**Data supplied**.

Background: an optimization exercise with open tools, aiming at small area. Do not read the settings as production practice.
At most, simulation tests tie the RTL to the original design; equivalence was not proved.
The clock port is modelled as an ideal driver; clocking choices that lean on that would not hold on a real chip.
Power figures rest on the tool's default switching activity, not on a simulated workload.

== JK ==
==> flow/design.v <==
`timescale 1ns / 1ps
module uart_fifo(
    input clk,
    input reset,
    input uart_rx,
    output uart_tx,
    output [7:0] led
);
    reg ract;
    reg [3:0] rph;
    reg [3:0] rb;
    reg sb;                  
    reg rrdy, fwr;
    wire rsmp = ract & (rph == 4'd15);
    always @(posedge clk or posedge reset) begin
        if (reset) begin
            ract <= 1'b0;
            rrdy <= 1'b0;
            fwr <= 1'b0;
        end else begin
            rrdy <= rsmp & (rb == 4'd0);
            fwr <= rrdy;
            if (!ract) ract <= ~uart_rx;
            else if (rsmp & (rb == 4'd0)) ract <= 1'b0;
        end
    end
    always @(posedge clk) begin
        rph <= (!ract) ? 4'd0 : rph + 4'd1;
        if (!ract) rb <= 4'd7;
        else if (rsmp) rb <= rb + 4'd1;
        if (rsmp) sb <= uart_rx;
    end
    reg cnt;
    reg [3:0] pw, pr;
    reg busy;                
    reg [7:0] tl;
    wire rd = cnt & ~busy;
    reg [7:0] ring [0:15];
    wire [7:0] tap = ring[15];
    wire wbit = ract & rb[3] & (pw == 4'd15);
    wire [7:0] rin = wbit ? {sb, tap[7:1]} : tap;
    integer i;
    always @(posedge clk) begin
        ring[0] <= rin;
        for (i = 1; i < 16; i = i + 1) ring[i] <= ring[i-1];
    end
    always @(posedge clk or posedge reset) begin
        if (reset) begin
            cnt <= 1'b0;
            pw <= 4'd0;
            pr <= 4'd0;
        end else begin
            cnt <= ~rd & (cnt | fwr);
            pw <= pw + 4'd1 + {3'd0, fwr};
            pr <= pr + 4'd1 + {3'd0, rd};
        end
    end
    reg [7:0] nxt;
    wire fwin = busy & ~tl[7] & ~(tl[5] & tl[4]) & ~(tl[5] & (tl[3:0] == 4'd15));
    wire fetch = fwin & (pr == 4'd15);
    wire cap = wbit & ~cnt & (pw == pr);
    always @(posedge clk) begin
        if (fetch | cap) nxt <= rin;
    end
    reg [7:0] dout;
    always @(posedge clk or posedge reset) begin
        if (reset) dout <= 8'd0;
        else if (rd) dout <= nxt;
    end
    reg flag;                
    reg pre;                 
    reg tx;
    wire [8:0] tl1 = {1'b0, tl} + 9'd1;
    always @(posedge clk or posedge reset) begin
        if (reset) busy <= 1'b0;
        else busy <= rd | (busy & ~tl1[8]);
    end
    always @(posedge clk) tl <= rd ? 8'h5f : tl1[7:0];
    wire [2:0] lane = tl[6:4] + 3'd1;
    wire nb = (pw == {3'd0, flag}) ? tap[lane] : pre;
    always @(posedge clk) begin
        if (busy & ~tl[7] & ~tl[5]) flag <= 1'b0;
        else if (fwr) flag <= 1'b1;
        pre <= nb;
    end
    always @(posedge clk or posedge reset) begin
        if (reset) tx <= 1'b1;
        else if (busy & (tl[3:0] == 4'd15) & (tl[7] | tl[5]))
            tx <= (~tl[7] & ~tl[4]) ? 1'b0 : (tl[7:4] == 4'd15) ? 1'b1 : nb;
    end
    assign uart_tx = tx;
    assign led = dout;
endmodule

**What is expected**. Output the whole of the material above, exactly.

**Completed exercise**.
Background: an optimization exercise with open tools, aiming at small area. Do not read the settings as production practice.
At most, simulation tests tie the RTL to the original design; equivalence was not proved.
The clock port is modelled as an ideal driver; clocking choices that lean on that would not hold on a real chip.
Power figures rest on the tool's default switching activity, not on a simulated workload.

== JK ==
==> flow/design.v <==
`timescale 1ns / 1ps
module uart_fifo(
    input clk,
    input reset,
    input uart_rx,
    output uart_tx,
    output [7:0] led
);
    reg ract;
    reg [3:0] rph;
    reg [3:0] rb;
    reg sb;                  
    reg rrdy, fwr;
    wire rsmp = ract & (rph == 4'd15);
    always @(posedge clk or posedge reset) begin
        if (reset) begin
            ract <= 1'b0;
            rrdy <= 1'b0;
            fwr <= 1'b0;
        end else begin
            rrdy <= rsmp & (rb == 4'd0);
            fwr <= rrdy;
            if (!ract) ract <= ~uart_rx;
            else if (rsmp & (rb == 4'd0)) ract <= 1'b0;
        end
    end
    always @(posedge clk) begin
        rph <= (!ract) ? 4'd0 : rph + 4'd1;
        if (!ract) rb <= 4'd7;
        else if (rsmp) rb <= rb + 4'd1;
        if (rsmp) sb <= uart_rx;
    end
    reg cnt;
    reg [3:0] pw, pr;
    reg busy;                
    reg [7:0] tl;
    wire rd = cnt & ~busy;
    reg [7:0] ring [0:15];
    wire [7:0] tap = ring[15];
    wire wbit = ract & rb[3] & (pw == 4'd15);
    wire [7:0] rin = wbit ? {sb, tap[7:1]} : tap;
    integer i;
    always @(posedge clk) begin
        ring[0] <= rin;
        for (i = 1; i < 16; i = i + 1) ring[i] <= ring[i-1];
    end
    always @(posedge clk or posedge reset) begin
        if (reset) begin
            cnt <= 1'b0;
            pw <= 4'd0;
            pr <= 4'd0;
        end else begin
            cnt <= ~rd & (cnt | fwr);
            pw <= pw + 4'd1 + {3'd0, fwr};
            pr <= pr + 4'd1 + {3'd0, rd};
        end
    end
    reg [7:0] nxt;
    wire fwin = busy & ~tl[7] & ~(tl[5] & tl[4]) & ~(tl[5] & (tl[3:0] == 4'd15));
    wire fetch = fwin & (pr == 4'd15);
    wire cap = wbit & ~cnt & (pw == pr);
    always @(posedge clk) begin
        if (fetch | cap) nxt <= rin;
    end
    reg [7:0] dout;
    always @(posedge clk or posedge reset) begin
        if (reset) dout <= 8'd0;
        else if (rd) dout <= nxt;
    end
    reg flag;                
    reg pre;                 
    reg tx;
    wire [8:0] tl1 = {1'b0, tl} + 9'd1;
    always @(posedge clk or posedge reset) begin
        if (reset) busy <= 1'b0;
        else busy <= rd | (busy & ~tl1[8]);
    end
    always @(posedge clk) tl <= rd ? 8'h5f : tl1[7:0];
    wire [2:0] lane = tl[6:4] + 3'd1;
    wire nb = (pw == {3'd0, flag}) ? tap[lane] : pre;
    always @(posedge clk) begin
        if (busy & ~tl[7] & ~tl[5]) flag <= 1'b0;
        else if (fwr) flag <= 1'b1;
        pre <= nb;
    end
    always @(posedge clk or posedge reset) begin
        if (reset) tx <= 1'b1;
        else if (busy & (tl[3:0] == 4'd15) & (tl[7] | tl[5]))
            tx <= (~tl[7] & ~tl[4]) ? 1'b0 : (tl[7:4] == 4'd15) ? 1'b1 : nb;
    end
    assign uart_tx = tx;
    assign led = dout;
endmodule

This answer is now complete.